In an op-ed that appeared this week in the Herald Sun, Save the Children’s Dave Hassell expressed the hope that “things will change for the better” so that Gaza’s children can regain some sense of normalcy. The ZFA shares that hope.

But we’re also realistic enough to understand such change will happen only when Gaza is liberated from the repressive rule of Hamas, a jihadi movement that seeks Israel’s destruction and the murder of every Jew on the planet.

Last year the UN Refugee Works Agency (UNRWA) conceded that Hamas terrorists used UN schools as ammunition depots, a practice UNRWA described as “a flagrant violation of the inviolability of its premises under international law.”

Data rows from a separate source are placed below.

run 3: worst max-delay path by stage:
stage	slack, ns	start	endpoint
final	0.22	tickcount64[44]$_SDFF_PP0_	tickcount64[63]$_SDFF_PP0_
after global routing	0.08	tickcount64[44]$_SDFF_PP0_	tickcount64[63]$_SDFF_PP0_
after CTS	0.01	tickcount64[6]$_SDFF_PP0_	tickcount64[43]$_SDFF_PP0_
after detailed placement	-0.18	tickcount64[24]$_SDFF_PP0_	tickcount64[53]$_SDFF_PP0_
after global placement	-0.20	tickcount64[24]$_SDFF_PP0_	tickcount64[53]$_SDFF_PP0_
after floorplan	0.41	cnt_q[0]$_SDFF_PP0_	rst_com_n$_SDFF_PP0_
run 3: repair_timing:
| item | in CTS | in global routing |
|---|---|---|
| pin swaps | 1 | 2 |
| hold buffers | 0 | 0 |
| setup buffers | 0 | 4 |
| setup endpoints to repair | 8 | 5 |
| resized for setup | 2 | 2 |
--- src/rtl/autocorr_product_gen.sv ---
// Emits x(n)*x(n-k), k = 0..2L, one per clock after each accepted sample, with an
// enable strobe per product; new samples are refused (and flagged) while a frame runs.
module autocorr_product_gen
  import autocorr_product_gen_pkg::*;
#(
  parameter  int L          = 7,
  parameter  int DATA_SIZE  = 16,
  parameter  int OUT_SIZE   = 17,
  parameter  int PROD_SHIFT = 15,
  localparam int N_L        = 2 * L + 1,
  localparam int LW         = $clog2(N_L)
) (
  input  logic                        clk,
  input  logic                        rst,
  input  logic signed [DATA_SIZE-1:0] in,
  input  logic                        in_valid,
  output logic                        in_ready,
  output logic signed [OUT_SIZE-1:0]  out,
  output logic                        out_en,
  output logic [LW-1:0]               out_lag,
  output logic                        frame_start,
  output logic                        overrun
);

  state_e                      state_q, state_d;
  logic [LW-1:0]               k_q, k_d;
  logic signed [DATA_SIZE-1:0] hist_q [N_L];
  logic signed [DATA_SIZE-1:0] hist_d [N_L];
  logic signed [OUT_SIZE-1:0]  out_q, out_d;
  logic                        out_en_q, out_en_d;
  logic [LW-1:0]               out_lag_q, out_lag_d;
  logic                        frame_start_q, frame_start_d;
  logic                        overrun_q, overrun_d;

  logic signed [2*DATA_SIZE-1:0] prod;
  logic signed [OUT_SIZE-1:0]    prod_rs;

  assign prod = hist_q[0] * hist_q[k_q];

  round_sat_shift #(
    .IN_W (2 * DATA_SIZE),
    .SHIFT(PROD_SHIFT),
    .OUT_W(OUT_SIZE)
  ) u_round_sat_shift (
    .val_i(prod),
    .res_o(prod_rs)
  );

  assign in_ready = (state_q == IDLE);

  always_comb begin
    state_d       = state_q;
    k_d           = k_q;
    hist_d        = hist_q;
    out_d         = out_q;
    out_en_d      = 1'b0;
    out_lag_d     = out_lag_q;
    frame_start_d = 1'b0;
    overrun_d     = overrun_q | (in_valid & ~in_ready);
    case (state_q)
      IDLE: begin
        if (in_valid) begin
          for (int i = N_L - 1; i > 0; i--) begin
            hist_d[i] = hist_q[i-1];
          end
          hist_d[0] = in;
          k_d       = '0;
          state_d   = RUN;
        end
      end
      RUN: begin
        out_d         = prod_rs;
        out_lag_d     = k_q;
        out_en_d      = 1'b1;
        frame_start_d = (k_q == '0);
        // The frame always runs to the last lag so downstream tap counting stays aligned.
        if (k_q == LW'(N_L - 1)) begin
          state_d = IDLE;
        end else begin
          k_d = k_q + 1'b1;
        end
      end
      default: state_d = IDLE;
    endcase
  end

  always_ff @(posedge clk) begin
    if (rst) begin
      state_q       <= IDLE;
      k_q           <= '0;
      out_q         <= '0;
      out_en_q      <= 1'b0;
      out_lag_q     <= '0;
      frame_start_q <= 1'b0;
      overrun_q     <= 1'b0;
      for (int i = 0; i < N_L; i++) begin
        hist_q[i] <= '0;
      end
    end else begin
      state_q       <= state_d;
      k_q           <= k_d;
      out_q         <= out_d;
      out_en_q      <= out_en_d;
      out_lag_q     <= out_lag_d;
      frame_start_q <= frame_start_d;
      overrun_q     <= overrun_d;
      for (int i = 0; i < N_L; i++) begin
        hist_q[i] <= hist_d[i];
      end
    end
  end

  assign out         = out_q;
  assign out_en      = out_en_q;
  assign out_lag     = out_lag_q;
  assign frame_start = frame_start_q;
  assign overrun     = overrun_q;

endmodule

We’d suggest that Save the Children would better served focusing its wroth on the immoral practices of jihadi terrorists that endanger Gaza’s children by using schools for military purposes; except for one detail. If Dave Hassel were outspoken enough to voice such public disapproval of Hamas he’d likely end up in the same condition as so many of the movement’s other critics – dead.

Ted Lapkin is the Director of Public Affairs & Advocacy for the Zionist Federation of Australia and a former Israeli combat-intelligence officer.

 

Comments

One Response to “Save the Children Demands ‘Guarantees That Guarantee Nothing’”
  1. Naomi Robertson says:

    Segments of the “Save the Children” report aired on ABC News Radio and on the TV news of both ABC and SBS on 7 July. All coverage was blatantly biased and featured a Palestinian mother going on about how her 11-year-old son wets the bed (the broadcasting of which fact around the world in itself constituting child abuse, I believe), which she and the report attributed to Israeli aggression. I have written to both SBS and the ABC to protest this biased coverage, which I said constituted an attempt to delegitimise the state of Israel. I have yet to get a response. If anyone else wants to send a letter of protest to the ABC, SBS or “Save the Children” itself, I would be very pleased. If complaints reach critical mass, there is a chance that we can forestall future broadcasts that inflame Australians against Israel.